Preemption Failures on Linux

Message boards : Number crunching : Preemption Failures on Linux

To post messages, you must log in.

Previous · 1 · 2

AuthorMessage
davidtaille

Send message
Joined: 7 Oct 07
Posts: 2
Credit: 1,470,348
RAC: 0
Message 47887 - Posted: 20 Oct 2007, 22:18:30 UTC - in response to Message 47841.  
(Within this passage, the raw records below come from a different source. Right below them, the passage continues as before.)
==> ./design.v <==
module  DacCtrl(
CountEnable,
Clk,
Resetn,
StepNum,
P,
IP,
IN,
QP,
QN
);
input CountEnable;
input Clk;
input Resetn;
input StepNum;
output reg [16:0] P;  
output reg IP;  
output reg QP;  
output wire IN,QN; 
reg [16:0] S32;
reg [16:0] S16;
reg [4:0] count;
reg aux_Q;
always @(posedge Clk, negedge Resetn)
begin
    if (Resetn == 0) begin
        count <= 0;
    end else begin
        count <= count + 1;    
    end    
end
always @(CountEnable, count)
begin
    if (CountEnable == 1) begin
        case(count)
            0:  S32 = 17'b0_0000_0000_0000_0001;  
            1:  S32 = 17'b0_0000_0000_0000_0010;
            2:  S32 = 17'b0_0000_0000_0000_0100;
            3:  S32 = 17'b0_0000_0000_0000_1000;
            4:  S32 = 17'b0_0000_0000_0001_0000;
            5:  S32 = 17'b0_0000_0000_0010_0000;
            6:  S32 = 17'b0_0000_0000_0100_0000;
            7:  S32 = 17'b0_0000_0000_1000_0000;
            8:  S32 = 17'b0_0000_0001_0000_0000;  
            9:  S32 = 17'b0_0000_0000_1000_0000;
            10: S32 = 17'b0_0000_0000_0100_0000;
            11: S32 = 17'b0_0000_0000_0010_0000;
            12: S32 = 17'b0_0000_0000_0001_0000;
            13: S32 = 17'b0_0000_0000_0000_1000;
            14: S32 = 17'b0_0000_0000_0000_0100;
            15: S32 = 17'b0_0000_0000_0000_0010;
            16: S32 = 17'b0_0000_0000_0000_0001; 
            17: S32 = 17'b0_0000_0010_0000_0000; 
            18: S32 = 17'b0_0000_0100_0000_0000;
            19: S32 = 17'b0_0000_1000_0000_0000;
            20: S32 = 17'b0_0001_0000_0000_0000;
            21: S32 = 17'b0_0010_0000_0000_0000;
            22: S32 = 17'b0_0100_0000_0000_0000;
            23: S32 = 17'b0_1000_0000_0000_0000;            
            24: S32 = 17'b1_0000_0000_0000_0000;  
            25: S32 = 17'b0_1000_0000_0000_0000;
            26: S32 = 17'b0_0100_0000_0000_0000;
            27: S32 = 17'b0_0010_0000_0000_0000;
            28: S32 = 17'b0_0001_0000_0000_0000;
            29: S32 = 17'b0_0000_1000_0000_0000;
            30: S32 = 17'b0_0000_0100_0000_0000;
            31: S32 = 17'b0_0000_0010_0000_0000;
            default: S32 = 17'b0_0000_0000_0000_0001;  
         endcase   
    end else begin
            S32 = 17'b0_0000_0000_0000_0001;  
    end
end
always @(CountEnable, count)
begin
    if (CountEnable == 1) begin
        case(count)
            0:  S16 = 17'b0_0000_0000_0000_0001;  
            1:  S16 = 17'b0_0000_0000_0000_0100;
            2:  S16 = 17'b0_0000_0000_0001_0000;
            3:  S16 = 17'b0_0000_0000_0100_0000;
            4:  S16 = 17'b0_0000_0001_0000_0000; 
            5:  S16 = 17'b0_0000_0000_0100_0000;
            6:  S16 = 17'b0_0000_0000_0001_0000;
            7:  S16 = 17'b0_0000_0000_0000_0100;
            8:  S16 = 17'b0_0000_0000_0000_0001;  
            9:  S16 = 17'b0_0000_0100_0000_0000;
            10: S16 = 17'b0_0001_0000_0000_0000;
            11: S16 = 17'b0_0100_0000_0000_0000;
            12: S16 = 17'b1_0000_0000_0000_0000;  
            13: S16 = 17'b0_0100_0000_0000_0000;
            14: S16 = 17'b0_0001_0000_0000_0000;
            15: S16 = 17'b0_0000_0100_0000_0000;            
            16:  S16 = 17'b0_0000_0000_0000_0001;  
            17:  S16 = 17'b0_0000_0000_0000_0100;
            18:  S16 = 17'b0_0000_0000_0001_0000;
            19:  S16 = 17'b0_0000_0000_0100_0000;
            20:  S16 = 17'b0_0000_0001_0000_0000; 
            21:  S16 = 17'b0_0000_0000_0100_0000;
            22:  S16 = 17'b0_0000_0000_0001_0000;
            23:  S16 = 17'b0_0000_0000_0000_0100;
            24:  S16 = 17'b0_0000_0000_0000_0001;  
            25:  S16 = 17'b0_0000_0100_0000_0000;
            26: S16 = 17'b0_0001_0000_0000_0000;
            27: S16 = 17'b0_0100_0000_0000_0000;
            28: S16 = 17'b1_0000_0000_0000_0000;  
            29: S16 = 17'b0_0100_0000_0000_0000;
            30: S16 = 17'b0_0001_0000_0000_0000;
            31: S16 = 17'b0_0000_0100_0000_0000;
            default: S16 = 17'b0_0000_0000_0000_0001;  
         endcase   
    end else begin
            S16 = 17'b0_0000_0000_0000_0001;  
    end
end
always @(StepNum,S16,S32)
begin
    if (StepNum == 0) begin  
        P = S32;
    end else begin
        P = S16;
    end
end
always @(StepNum,count)
begin
    if(StepNum == 0) begin  
        IP <= ~count[4];
    end else begin  
        IP <= ~count[3];
    end
end
assign IN = ~IP;
always @(StepNum,count)
begin
    if(StepNum == 0) begin  
        aux_Q = count[3];
    end else begin  
        aux_Q = count[2];
    end
end
always @(posedge aux_Q, negedge Resetn)
begin
    if (Resetn == 0) begin
        QP <= 0;         
    end else begin
        QP <= IP; 
    end    
end
assign QN = ~QP;
endmodule
==> ./config.mk <==
export PLATFORM = sky130hd
export DESIGN_NAME = DacCtrl
export DESIGN_NICKNAME = DacCtrl
export VERILOG_FILES = /design/flow/design.v
export SDC_FILE = /design/flow/constraint.sdc
export NUM_CORES = 4
export LEC_CHECK = 1
export CORE_AREA = 10 10 72 72
export DIE_AREA = 0 0 82 82
==> ./constraint.sdc <==
current_design DacCtrl

set clk_period 1.9
set clk_io_pct 0.2

create_clock -name clk0 -period $clk_period [get_ports {Clk}]

set non_clock_inputs [all_inputs -no_clocks]
set_input_delay [expr $clk_period * $clk_io_pct] -clock clk0 $non_clock_inputs
set_output_delay [expr $clk_period * $clk_io_pct] -clock clk0 [all_outputs]
==> ./run.sh <==
#!/bin/bash
# OpenROAD 26Q1-2900-gdf79404cd8, Yosys 0.63+post, stock flow scripts
make -C /OpenROAD-flow-scripts/flow DESIGN_CONFIG=/design/flow/config.mk WORK_HOME=/design/flow/orfs finish
==> summary.txt <==
The following summarizes the physical implementation.

Die
The die is ~82 microns wide. The area of the core is roughly 0.0037 sq mm. The chip footprint is just under 0.007 sq mm. 25 I/O pins were placed. The total number of placement rows is 22. The height of the die is approximately 82 microns. The floorplan step records an initial core utilization of between 10% and 20%.

Final timing
The final-report max-slew violation count is 0. Setup repair after global routing could not meet its margin everywhere. The final worst-path setup slack is -0.0689 ns. The final-report setup violation count is 9. The actual slew at the worst max-slew pin is about 0.30 ns.

Based on the critical path, the design can be clocked at up to approximately 510 MHz. The normalized max-slew margin is between 70% and 80%. The number of unconstrained endpoints is 3.

The count of unclocked register or latch pins is 1. The final number of hold-violating endpoints is 0. The shortest period the worst path allows is 1.97 ns. In the finished design, the share of the clock period the worst path needs comes to 104%.

On the final layout, the worst hold slack is approximately 0.41 ns. The clock arrives with around 0.00066 ns of skew.

Drt
Antenna repair during routing inserted a diode count of 0. The total vias in the final route is 777. In the log, the iteration count for the first detailed-route pass is 4. The total wirelength of the detailed-routed design is 2.34 mm. Per the detail_route report, DRC violations left total 0. For this block, the initial DRC count from the detailed router was 49.

The average wire length per cell after detail routing is 13.0 microns. Nets still carrying antenna violations after routing amount to 0. The routed design shows a via density per instance of about 4.3.

Placed design
After detailed placement, the design holds a cell count of 168. As logged by OpenROAD, the buffers inserted on ports number 24. Per the gpl log, the routability congestion estimate is between 0.8 and 0.9. Timing analysis after detailed placement gives a worst setup slack of -0.586 ns. The HPWL reported at the end of detailed placement is about 1.6 mm.

Setup path
The timing report gives the worst reg2reg path a setup slack of about 0.75 ns. The start point of the critical path is count[1]$_DFF_PN0_. The endpoint class of the critical path is a primary output. The cell at the slowest stage of the critical path is sky130_fd_sc_hd__dfrtp_2. The type of the setup path with the least slack is flip-flop to primary output.

Walking the worst path, the cells encountered are ha_4 > buf_6 > ha_4 > mux2i_2 > buf_4 > nor2_2 > buf_2. Looking at the reg2reg group, the worst path starts from count[1]$_DFF_PN0_. The delay of the slowest critical-path stage is 0.45 ns.

The critical path endpoint has a required time of roughly 1.5 ns. The total buffers and inverters traversed by the critical path is 3. The maximum fanout encountered on the critical timing path is 4. At the worst endpoint, the arrival time is about 1.6 ns.

The most frequent cell on the critical path is sky130_fd_sc_hd__ha_4. STA classifies the critical path startpoint as a flip-flop. The cell family with the largest share of critical-path delay is flip-flops.

Run
The tool warning count for the run is 31. The number of max-cap violations is 0.

Outcome
The final reports fail on negative setup slack. The run finished, with violations left.

Global route
The number of global-route vias before repair came to between 700 and 800. The number of antenna violations at the first check in global routing is 0. Per the GRT congestion report, total overflow comes to 0. Entering global routing, the biggest net connects 10 pins.

The aggregate global-route resource usage is between 6 and 7%. The first global-routing pass estimated roughly 3.8 mm of wire.

Logic synthesis
By count the netlist is led by 9 x sky130_fd_sc_hd__nor2_1, 8 x sky130_fd_sc_hd__inv_1, 7 x sky130_fd_sc_hd__nand2_1. Per the synthesis report, the dominant area consumer among library cells is sky130_fd_sc_hd__dfrtp_1. In this run the mean area of a mapped cell was 8.05 sq um. The synthesized design contains 0 enable-type register cells.

The Yosys warning count is 1. The distinct cell type count of the synthesized netlist is 27. The number of standard cells after synthesis is around 74. The async set or reset register ratio after synthesis is 100%. The proportion of netlist area held by the largest area contributor is between 20% and 30%. By area the synthesized netlist is led by sky130_fd_sc_hd__dfrtp_1 25%, sky130_fd_sc_hd__ha_1 13%, sky130_fd_sc_hd__nor2_1 5.7%. The post-synthesis sequential area ratio is 25.2%.

For this design, Yosys synthesis ends with a cell count of ~74. The synthesis stats list as the most numerous cell sky130_fd_sc_hd__nor2_1. The chip area line of the yosys report is 596 sq um. The cell area that synthesis handed to floorplanning was slightly below 600 sq um. The synthesis stat section lists a flop and latch total of 6. Per the synth stats, the flop cell with the highest instance count is sky130_fd_sc_hd__dfrtp_1.

CTS
The maximum level of the CTS H-tree is 1. The clock insertion delay at the later pin of the skew report is around 0.22 ns. The buffer depth of the longest clock path is 2. For reference, the clock transition at the flip-flops on the worst setup and hold paths is 0.04 ns.

TritonCTS built the clock tree. The number of buffers created by CTS is 3. The clock tree root driver cell is sky130_fd_sc_hd__clkbuf_8.

Cells and area
The post-layout utilization of the core is between 30% and 40%. The layout summary lists the proportion of cells stronger than drive strength 1 as between 60% and 70%. The growth of design area from synthesis to finish is 129%. The finished layout holds between 150 and 200 standard cells, fillers aside.

Power and ir drop
The flow reported a cell area power density of 256 mW/mm^2. The share of total power dissipated in the clock network is 56.3%. Looking at the power breakdown, sequential logic takes around 30% of the total.

The power share of the combinational group is 12.8%. The script extracted a net switching power of about 73 uW. The leakage power in the latest report is around 0.00061 uW.

In this run the VDD rail shows a maximum IR drop of 0.292 mV. The switching part of the total is 21.1%. Internal power comes to 275 uW.

Min path
The class of the most critical hold timing path is primary input to async pin.
## sequential cells by signal (all words and copies together), names as in the netlist
register / count
count: 5
QP: 1
## cell usage in the layout (no fill, tap or decap), types with 2 or more instances in the layout
master                            netlist  final
sky130_fd_sc_hd__xnor2_1                2      2
sky130_fd_sc_hd__inv_2                  0      2
sky130_fd_sc_hd__dlygate4sd2_1          0      2
sky130_fd_sc_hd__o21ai_2                0      2
sky130_fd_sc_hd__mux2i_4                0      2
sky130_fd_sc_hd__clkdlybuf4s50_1        0      3
sky130_fd_sc_hd__nor2_1                 9      6
sky130_fd_sc_hd__clkbuf_2               0      2
sky130_fd_sc_hd__inv_1                  8      6
sky130_fd_sc_hd__clkdlybuf4s15_1        0      3
sky130_fd_sc_hd__buf_2                  2     13
sky130_fd_sc_hd__dfrtp_2                0      2
sky130_fd_sc_hd__ha_4                   0      6
sky130_fd_sc_hd__nand3_1                3      3
sky130_fd_sc_hd__nand2_1                7      6
sky130_fd_sc_hd__nor2_2                 0      3
sky130_fd_sc_hd__clkbuf_8               0      3
sky130_fd_sc_hd__buf_4                  1     19
sky130_fd_sc_hd__and3b_2                0      2
sky130_fd_sc_hd__buf_6                  0     14
sky130_fd_sc_hd__dfrtp_1                6      4
## layer usage
layer  GRT usage, %  vias to the layer above  wire, microns
li1               -                      374              -
met1           9.61                      371           1160
met2           10.1                       32            956
met3           2.86                        0            223
met4          0.510                        0              0
met5              0                        -              0
## cell families (layout without fill, tap and decap cells)
logic type	count (synthesis)	in the layout	synth area share, %
adder cells (fa/ha/maj)	6	6	12.6
XOR/XNOR	2	2	2.94
AND/OR/NAND/NOR	30	30	25.6
AND-OR/OR-AND	14	14	16.8
buffers and inverters	11	69	7.98
multiplexers	5	5	8.82
flip-flops	6	6	25.2
## final cells by class
type / count / area (sq um)
Clock buffer: 4 / 45.0
Fill cell: 351 / 2330
Inverter: 8 / 30.0
Multi-Input combinational cell: 57 / 608
Sequential cell: 6 / 153
Tap cell: 48 / 60.1
Timing Repair Buffer: 57 / 465
## what timing repair did
action | CTS | global route
pin swaps | 20 | 9
resized | 101 | 17
endpoints found under the setup margin | 19 | 16
hold buffers | 0 | 0
setup buffers | 9 | 0
## final timing paths
kind	to	cells past startpoint
setup / recovery	P[7]	7
hold / removal	count[3]$_DFF_PN0_	1
setup reg to reg	count[4]$_DFF_PN0_	5
hold reg to reg	count[4]$_DFF_PN0_	2
max in group asynchronous	count[0]$_DFF_PN0_	1
min in group clk0	count[4]$_DFF_PN0_	2
## power groups by stage
stage | Clock, uW | Sequential [uW] | Combinational [uW]
4_1_cts | 200 | 108 | 40.7
5_1_grt | 219 | 108 | 48.4
6_report | 196 | 108 | 44.4
## through the flow
step | area, sq um | setup TNS, ns | total power, uW
final | 1360 | -0.323 | 348
after global routing | 1360 | -1.11 | 375
after CTS | 1310 | -0.292 | 348
after detailed placement | 1070 | -9.32 | 147
after global placement | 1070 | -9.22 | 147
after floorplan | 596 | 0 | 119
Power and IR drop assume default switching activity.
Following up on my stalls experience... some more data.

I setup another machine : it's a dell d610 laptop whith Ubuntu 7.04. Boinc messages say:
Starting BOINC client version 5.4.11 for i686-pc-linux-gnu
libcurl/7.16.0 OpenSSL/0.9.8d zlib/1.2.3
...
Processor: 1 GenuineIntel Intel(R) Pentium(R) M processor 2.00GHz
Memory: 1.98 GB physical, 2.50 GB virtual
Disk: 8.86 GB total, 1.43 GB free
The machine is not overclocked.
This machine was "boinc'ed" this morning (default prefs), attached only to Rosetta.
I let it work on 6 rosetta WUs : 4 completed successfully, 2 died in computation errors ; all 6 WUs ended in some way and were reported. That is : no stalls.
Then I attached the machine to Seti and let boinc switch between seti and rosetta every hour. 1 seti completed, 1 rosetta completed, and then I got the second rosetta WU stalled after a 2-hour run.

Just to make sure the 1st machine I mentioned 2 posts above was not having hardware problems, I paused LHC and Seti to let Rosetta run uninterrupted for some time. It successfully completed a Rosetta WU and seems to happily crunch on another. This has only occurred once before since Oct 7...
(by the way, this computer undergone a hardware test on Sept 30)

So, it seems that whether Pentium M or VIA Esther, Ubuntu 7.04 or CentOS 5 :
preempting => stalls.
not preempting => no stalls.
Until you fix the bug, I think I'll turn off project switching and let each WU run to its end w/o being paused.

David
ID: 47887 · Rating: 0 · rate: Rate + / Rate - Report as offensive    Reply Quote
Harrison Neal

Send message
Joined: 30 Jul 07
Posts: 8
Credit: 133,501
RAC: 0
Message 48044 - Posted: 26 Oct 2007, 19:18:36 UTC
Last modified: 26 Oct 2007, 19:21:41 UTC

Since I goofed and was apparently supposed to post here instead of starting another thread ( https://boinc.bakerlab.org/rosetta/forum_thread.php?id=3684 ), here's some information.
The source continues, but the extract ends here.